• Task requirements:
Copy out exactly the lines from the start of the data to the line containing "MUX-recirculation CDC synchronizer.". Include both.

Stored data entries
++++++++++

### src/rtl/ndff_sync.sv
// N-stage single-bit synchronizer with asynchronous active-high reset.
// The chain is a pure shift register: no logic between stages.
module ndff_sync
  import mux_ndff_pkg::*;
#(
  parameter int STAGES = SYNC_STAGES_DEF
) (
  input  logic clk,
  input  logic rst,
  input  logic d_i,
  output logic q_o
);

  (* ASYNC_REG = "TRUE" *) logic [STAGES-1:0] sync_q;
  logic [STAGES-1:0] sync_d;

  assign sync_d = {sync_q[STAGES-2:0], d_i};

  // Shift the asynchronous level one stage per clock; clear the whole chain on reset.
  // NOTE: non-blocking assignments let every stage sample the previous stage's old value,
  // so the chain really is STAGES flops deep rather than collapsing into one.
  always_ff @(posedge clk or posedge rst) begin
    if (rst) begin
      sync_q <= '0;
    end else begin
      sync_q <= sync_d;
    end
  end

  assign q_o = sync_q[STAGES-1];

endmodule

### src/rtl/mux_ndff_pulse_sync.sv
// Destination half of a MUX-recirculation CDC synchronizer.
// Only the enable level crosses through flops; its synchronized rising edge
// becomes a one-cycle load pulse that captures the (by then stable) data bus.
module mux_ndff_pulse_sync
  import mux_ndff_pkg::*;
#(
  parameter int                    DATA_WIDTH  = DATA_WIDTH_DEF,
  parameter int                    SYNC_STAGES = SYNC_STAGES_DEF,
  parameter logic [DATA_WIDTH-1:0] RESET_VALUE = '0
) (
  input  logic                 clkb,
  input  logic                 rstb,
  mux_ndff_pulse_sync_if.slave bus
);

  if (!sync_stages_legal(SYNC_STAGES)) begin : g_bad_stages
    $error("mux_ndff_pulse_sync: SYNC_STAGES must lie in 2..4");
  end

  logic                  en_sync;
  logic                  en_d_q;
  logic                  load;
  logic [DATA_WIDTH-1:0] data_sync_q;
  logic [DATA_WIDTH-1:0] data_sync_d;
  logic                  data_valid_q;

  ndff_sync #(
    .STAGES (SYNC_STAGES)
  ) u_en_sync (
    .clk (clkb),
    .rst (rstb),
    .d_i (bus.en),
    .q_o (en_sync)
  );

  // Rising-edge detect: one pulse per synchronized en assertion, however long en stays high.
  assign load = en_sync & ~en_d_q;

  // Recirculating mux: take the source bus on load, otherwise hold the current word.
  // NOTE: the hold path is written explicitly so every path assigns data_sync_d and no latch forms.
  always_comb begin
    data_sync_d = data_sync_q;
    if (load) begin
      data_sync_d = bus.data;
    end
  end

  // Edge-detect delay flop, holding register and its one-cycle valid strobe.
  always_ff @(posedge clkb or posedge rstb) begin
    if (rstb) begin
      en_d_q       <= 1'b0;
      data_sync_q  <= RESET_VALUE;
      data_valid_q <= 1'b0;
    end else begin
      en_d_q       <= en_sync;
      data_sync_q  <= data_sync_d;
      data_valid_q <= load;
    end
  end

  assign bus.data_sync  = data_sync_q;
  assign bus.data_valid = data_valid_q;

endmodule

### src/flat_wrapper.sv
// flat-port wrapper written by rule: the top's interface ports become plain ports
module mux_ndff_pulse_sync_flat import mux_ndff_pkg::*;
#(
  parameter int                    DATA_WIDTH  = DATA_WIDTH_DEF,
  parameter int                    SYNC_STAGES = SYNC_STAGES_DEF,
  parameter logic [DATA_WIDTH-1:0] RESET_VALUE = '0
)
  (clkb, rstb, bus_en, bus_data, bus_data_sync, bus_data_valid);
  mux_ndff_pulse_sync_if #(.DATA_WIDTH(DATA_WIDTH)) bus_i ();
  input  logic clkb;
  input  logic rstb;
  input wire logic [$bits(bus_i.en)-1:0] bus_en;
  input wire logic [$bits(bus_i.data)-1:0] bus_data;
  output wire logic [$bits(bus_i.data_sync)-1:0] bus_data_sync;
  output wire logic [$bits(bus_i.data_valid)-1:0] bus_data_valid;
  assign bus_i.en = bus_en;
  assign bus_i.data = bus_data;
  assign bus_data_sync = bus_i.data_sync;
  assign bus_data_valid = bus_i.data_valid;
  mux_ndff_pulse_sync #(.DATA_WIDTH(DATA_WIDTH), .SYNC_STAGES(SYNC_STAGES), .RESET_VALUE(RESET_VALUE)) u_core (.clkb(clkb), .rstb(rstb), .bus(bus_i));
endmodule
### config.mk
export PLATFORM = sky130hd
export DESIGN_NAME = mux_ndff_pulse_sync_flat
export DESIGN_NICKNAME = d
export VERILOG_FILES = /design/src/rtl/mux_ndff_pkg.sv /design/src/rtl/mux_ndff_pulse_sync_if.sv /design/src/rtl/ndff_sync.sv /design/src/rtl/mux_ndff_pulse_sync.sv /design/src/flat_wrapper.sv
export SDC_FILE = /design/constraint.sdc
export NUM_CORES = 1
export LEC_CHECK = 0
export CORE_AREA = 2 2 39 41
export CTS_CLUSTER_SIZE = 10
export DETAILED_ROUTE_END_ITERATION = 6
export DIE_AREA = 0 0 41 43
export DONT_BUFFER_PORTS = 1
export GPL_TIMING_DRIVEN = 0
export SLEW_MARGIN = 20
export SYNTH_ARGS = -nofsm -noshare
export SYNTH_HDL_FRONTEND = slang
export SYNTH_SLANG_ARGS = --single-unit
### constraint.sdc
create_clock -name clkb -period 1.61 [get_ports clkb]
set_input_delay 0.0805 -clock clkb [delete_from_list [all_inputs] [get_ports clkb]]
set_output_delay 0.0805 -clock clkb [all_outputs]
set_load 0.03 [all_outputs]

++++++++++

• Answer:
### src/rtl/ndff_sync.sv
// N-stage single-bit synchronizer with asynchronous active-high reset.
// The chain is a pure shift register: no logic between stages.
module ndff_sync
  import mux_ndff_pkg::*;
#(
  parameter int STAGES = SYNC_STAGES_DEF
) (
  input  logic clk,
  input  logic rst,
  input  logic d_i,
  output logic q_o
);

  (* ASYNC_REG = "TRUE" *) logic [STAGES-1:0] sync_q;
  logic [STAGES-1:0] sync_d;

  assign sync_d = {sync_q[STAGES-2:0], d_i};

  // Shift the asynchronous level one stage per clock; clear the whole chain on reset.
  // NOTE: non-blocking assignments let every stage sample the previous stage's old value,
  // so the chain really is STAGES flops deep rather than collapsing into one.
  always_ff @(posedge clk or posedge rst) begin
    if (rst) begin
      sync_q <= '0;
    end else begin
      sync_q <= sync_d;
    end
  end

  assign q_o = sync_q[STAGES-1];

endmodule

### src/rtl/mux_ndff_pulse_sync.sv
// Destination half of a MUX-recirculation CDC synchronizer.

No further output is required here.